Exercise:
A word-for-word copy of the entries below is required.

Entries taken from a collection
********

**config.mk**
```make
export PLATFORM = sky130hd
export DESIGN_NAME = mem_responder
export DESIGN_NICKNAME = d
export VERILOG_FILES = /design/src/rtl/nanop_pkg.sv /design/src/rtl/mem_responder_ram.sv /design/src/rtl/mem_responder.sv
export SDC_FILE = /design/constraint.sdc
export NUM_CORES = 2
export LEC_CHECK = 0
export CAP_MARGIN = 20
export CORE_ASPECT_RATIO = 0.8
export CORE_MARGIN = 2
export CORE_UTILIZATION = 61
export DETAILED_ROUTE_END_ITERATION = 7
export GPL_ROUTABILITY_DRIVEN = 0
export PLACE_DENSITY = 0.84
export SLEW_MARGIN = 20
export SYNTH_ARGS = -nofsm -noshare
export SYNTH_HDL_FRONTEND = slang
export SYNTH_SLANG_ARGS = --single-unit
```
**constraint.sdc**
```tcl
create_clock -name clk -period 5.52 [get_ports clk]
set_input_delay 1.104 -clock clk [delete_from_list [all_inputs] [get_ports clk]]
set_output_delay 1.104 -clock clk [all_outputs]
set_load 0.1 [all_outputs]
```
**src/rtl/nanop_pkg.sv**
```systemverilog
// Shared definitions for the nano-processor memory subsystem:
// responder states, the memory-mapped port address and the instruction opcodes.
package nanop_pkg;

    typedef enum logic {
        LOAD = 1'b0,
        RUN  = 1'b1
    } state_t;

    localparam logic [7:0] PORT_ADDR = 8'hFF;

    localparam logic [7:0] OP_NOP = 8'h00;
    localparam logic [7:0] OP_ADD = 8'h01;
    localparam logic [7:0] OP_SUB = 8'h02;
    localparam logic [7:0] OP_LDA = 8'h03;
    localparam logic [7:0] OP_STA = 8'h04;
    localparam logic [7:0] OP_JMP = 8'h05;
    localparam logic [7:0] OP_HLT = 8'h0F;

endpackage

```
**src/rtl/mem_responder_ram.sv**
```systemverilog
// 256x8 memory with one write and one read port, both clocked on the falling edge;
// a same-edge read of the written address returns the old contents.
module ram_dp (
    input  logic       clk,
    input  logic       we,
    input  logic [7:0] waddr,
    input  logic [7:0] wdata,
    input  logic [7:0] raddr,
    output logic [7:0] rdata
);

    logic [7:0] mem [256];

    always_ff @(negedge clk) begin
        if (we) begin
            mem[waddr] <= wdata;
        end
        rdata <= mem[raddr];
    end

endmodule

```
**src/rtl/mem_responder.sv**
```systemverilog
// Program memory responder: loads a program byte-stream while holding the processor,
// then serves processor reads/writes with a memory-mapped LED port at PORT_ADDR.
module mem_responder
    import nanop_pkg::*;
(
    input  logic       clk,
    input  logic       reset,
    input  logic [7:0] ADDR,
    input  logic [7:0] D,
    input  logic       WRITE,
    output logic [7:0] Q,
    output logic       cpu_reset_n,
    input  logic       load_valid,
    input  logic [7:0] load_data,
    input  logic       load_last,
    output logic       load_ready,
    input  logic       load_start,
    output logic [7:0] LedBar
);

    state_t     state, state_next;
    logic [7:0] load_addr, load_addr_next;
    logic       accept;

    logic       pend_valid;
    logic [7:0] pend_addr, pend_data;

    logic       rst_q;
    logic       q_clear, q_from_port;
    logic [7:0] port_snap, ram_q;

    logic       port_hit;
    logic       ram_we;
    logic [7:0] ram_waddr, ram_wdata;

    assign load_ready  = (state == LOAD);
    assign cpu_reset_n = (state == RUN);
    assign accept      = load_valid & load_ready;
    assign port_hit    = (ADDR == PORT_ADDR);

    always_comb begin
        state_next     = state;
        load_addr_next = load_addr;
        case (state)
            LOAD: begin
                if (accept) begin
                    if (load_last || load_addr == 8'hFF) begin
                        state_next     = RUN;
                        load_addr_next = '0;
                    end else begin
                        load_addr_next = load_addr + 8'd1;
                    end
                end
            end
            RUN: begin
                if (load_start) begin
                    state_next     = LOAD;
                    load_addr_next = '0;
                end
            end
            default: state_next = LOAD;
        endcase
    end

    always_ff @(posedge clk) begin
        rst_q <= reset;
        if (reset) begin
            state      <= LOAD;
            load_addr  <= '0;
            pend_valid <= 1'b0;
        end else begin
            state      <= state_next;
            load_addr  <= load_addr_next;
            // Pending lives exactly one cycle: it is consumed by the falling edge in between.
            pend_valid <= accept;
            if (accept) begin
                pend_addr <= load_addr;
                pend_data <= load_data;
            end
        end
    end

    // The last loader byte lands on the first falling edge of RUN, ahead of any fetch.
    assign ram_we    = pend_valid | ((state == RUN) & WRITE & ~port_hit);
    assign ram_waddr = pend_valid ? pend_addr : ADDR;
    assign ram_wdata = pend_valid ? pend_data : D;

    ram_dp u_ram (
        .clk   (clk),
        .we    (ram_we),
        .waddr (ram_waddr),
        .wdata (ram_wdata),
        .raddr (ADDR),
        .rdata (ram_q)
    );

    // Reset is taken at the rising edge; the falling-edge registers follow half a cycle later.
    always_ff @(negedge clk) begin
        q_clear     <= rst_q;
        q_from_port <= port_hit;
        port_snap   <= LedBar;
        if (rst_q) begin
            LedBar <= '0;
        end else if (state == RUN && WRITE && port_hit) begin
            LedBar <= D;
        end
    end

    assign Q = q_clear ? '0 : (q_from_port ? port_snap : ram_q);

endmodule

```
==> results of run 1 <==
-- timing repair --
item,CTS
cloned,17
hold buffers,0
setup buffers,62
resized for setup,398
pin swaps,45
setup endpoints to repair,2059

********

Exercise result:
**config.mk**
```make
export PLATFORM = sky130hd
export DESIGN_NAME = mem_responder
export DESIGN_NICKNAME = d
export VERILOG_FILES = /design/src/rtl/nanop_pkg.sv /design/src/rtl/mem_responder_ram.sv /design/src/rtl/mem_responder.sv
export SDC_FILE = /design/constraint.sdc
export NUM_CORES = 2
export LEC_CHECK = 0
export CAP_MARGIN = 20
export CORE_ASPECT_RATIO = 0.8
export CORE_MARGIN = 2
export CORE_UTILIZATION = 61
export DETAILED_ROUTE_END_ITERATION = 7
export GPL_ROUTABILITY_DRIVEN = 0
export PLACE_DENSITY = 0.84
export SLEW_MARGIN = 20
export SYNTH_ARGS = -nofsm -noshare
export SYNTH_HDL_FRONTEND = slang
export SYNTH_SLANG_ARGS = --single-unit
```
**constraint.sdc**
```tcl
create_clock -name clk -period 5.52 [get_ports clk]
set_input_delay 1.104 -clock clk [delete_from_list [all_inputs] [get_ports clk]]
set_output_delay 1.104 -clock clk [all_outputs]
set_load 0.1 [all_outputs]
```
**src/rtl/nanop_pkg.sv**
```systemverilog
// Shared definitions for the nano-processor memory subsystem:
// responder states, the memory-mapped port address and the instruction opcodes.
package nanop_pkg;

    typedef enum logic {
        LOAD = 1'b0,
        RUN  = 1'b1
    } state_t;

    localparam logic [7:0] PORT_ADDR = 8'hFF;

    localparam logic [7:0] OP_NOP = 8'h00;
    localparam logic [7:0] OP_ADD = 8'h01;
    localparam logic [7:0] OP_SUB = 8'h02;
    localparam logic [7:0] OP_LDA = 8'h03;
    localparam logic [7:0] OP_STA = 8'h04;
    localparam logic [7:0] OP_JMP = 8'h05;
    localparam logic [7:0] OP_HLT = 8'h0F;

endpackage

```
**src/rtl/mem_responder_ram.sv**
```systemverilog
// 256x8 memory with one write and one read port, both clocked on the falling edge;
// a same-edge read of the written address returns the old contents.
module ram_dp (
    input  logic       clk,
    input  logic       we,
    input  logic [7:0] waddr,
    input  logic [7:0] wdata,
    input  logic [7:0] raddr,
    output logic [7:0] rdata
);

    logic [7:0] mem [256];

    always_ff @(negedge clk) begin
        if (we) begin
            mem[waddr] <= wdata;
        end
        rdata <= mem[raddr];
    end

endmodule

```
**src/rtl/mem_responder.sv**
```systemverilog
// Program memory responder: loads a program byte-stream while holding the processor,
// then serves processor reads/writes with a memory-mapped LED port at PORT_ADDR.
module mem_responder
    import nanop_pkg::*;
(
    input  logic       clk,
    input  logic       reset,
    input  logic [7:0] ADDR,
    input  logic [7:0] D,
    input  logic       WRITE,
    output logic [7:0] Q,
    output logic       cpu_reset_n,
    input  logic       load_valid,
    input  logic [7:0] load_data,
    input  logic       load_last,
    output logic       load_ready,
    input  logic       load_start,
    output logic [7:0] LedBar
);

    state_t     state, state_next;
    logic [7:0] load_addr, load_addr_next;
    logic       accept;

    logic       pend_valid;
    logic [7:0] pend_addr, pend_data;

    logic       rst_q;
    logic       q_clear, q_from_port;
    logic [7:0] port_snap, ram_q;

    logic       port_hit;
    logic       ram_we;
    logic [7:0] ram_waddr, ram_wdata;

    assign load_ready  = (state == LOAD);
    assign cpu_reset_n = (state == RUN);
    assign accept      = load_valid & load_ready;
    assign port_hit    = (ADDR == PORT_ADDR);

    always_comb begin
        state_next     = state;
        load_addr_next = load_addr;
        case (state)
            LOAD: begin
                if (accept) begin
                    if (load_last || load_addr == 8'hFF) begin
                        state_next     = RUN;
                        load_addr_next = '0;
                    end else begin
                        load_addr_next = load_addr + 8'd1;
                    end
                end
            end
            RUN: begin
                if (load_start) begin
                    state_next     = LOAD;
                    load_addr_next = '0;
                end
            end
            default: state_next = LOAD;
        endcase
    end

    always_ff @(posedge clk) begin
        rst_q <= reset;
        if (reset) begin
            state      <= LOAD;
            load_addr  <= '0;
            pend_valid <= 1'b0;
        end else begin
            state      <= state_next;
            load_addr  <= load_addr_next;
            // Pending lives exactly one cycle: it is consumed by the falling edge in between.
            pend_valid <= accept;
            if (accept) begin
                pend_addr <= load_addr;
                pend_data <= load_data;
            end
        end
    end

    // The last loader byte lands on the first falling edge of RUN, ahead of any fetch.
    assign ram_we    = pend_valid | ((state == RUN) & WRITE & ~port_hit);
    assign ram_waddr = pend_valid ? pend_addr : ADDR;
    assign ram_wdata = pend_valid ? pend_data : D;

    ram_dp u_ram (
        .clk   (clk),
        .we    (ram_we),
        .waddr (ram_waddr),
        .wdata (ram_wdata),
        .raddr (ADDR),
        .rdata (ram_q)
    );

    // Reset is taken at the rising edge; the falling-edge registers follow half a cycle later.
    always_ff @(negedge clk) begin
        q_clear     <= rst_q;
        q_from_port <= port_hit;
        port_snap   <= LedBar;
        if (rst_q) begin
            LedBar <= '0;
        end else if (state == RUN && WRITE && port_hit) begin
            LedBar <= D;
        end
    end

    assign Q = q_clear ? '0 : (q_from_port ? port_snap : ram_q);

endmodule

```
==> results of run 1 <==
-- timing repair --
item,CTS
cloned,17
hold buffers,0
setup buffers,62
resized for setup,398
pin swaps,45
setup endpoints to repair,2059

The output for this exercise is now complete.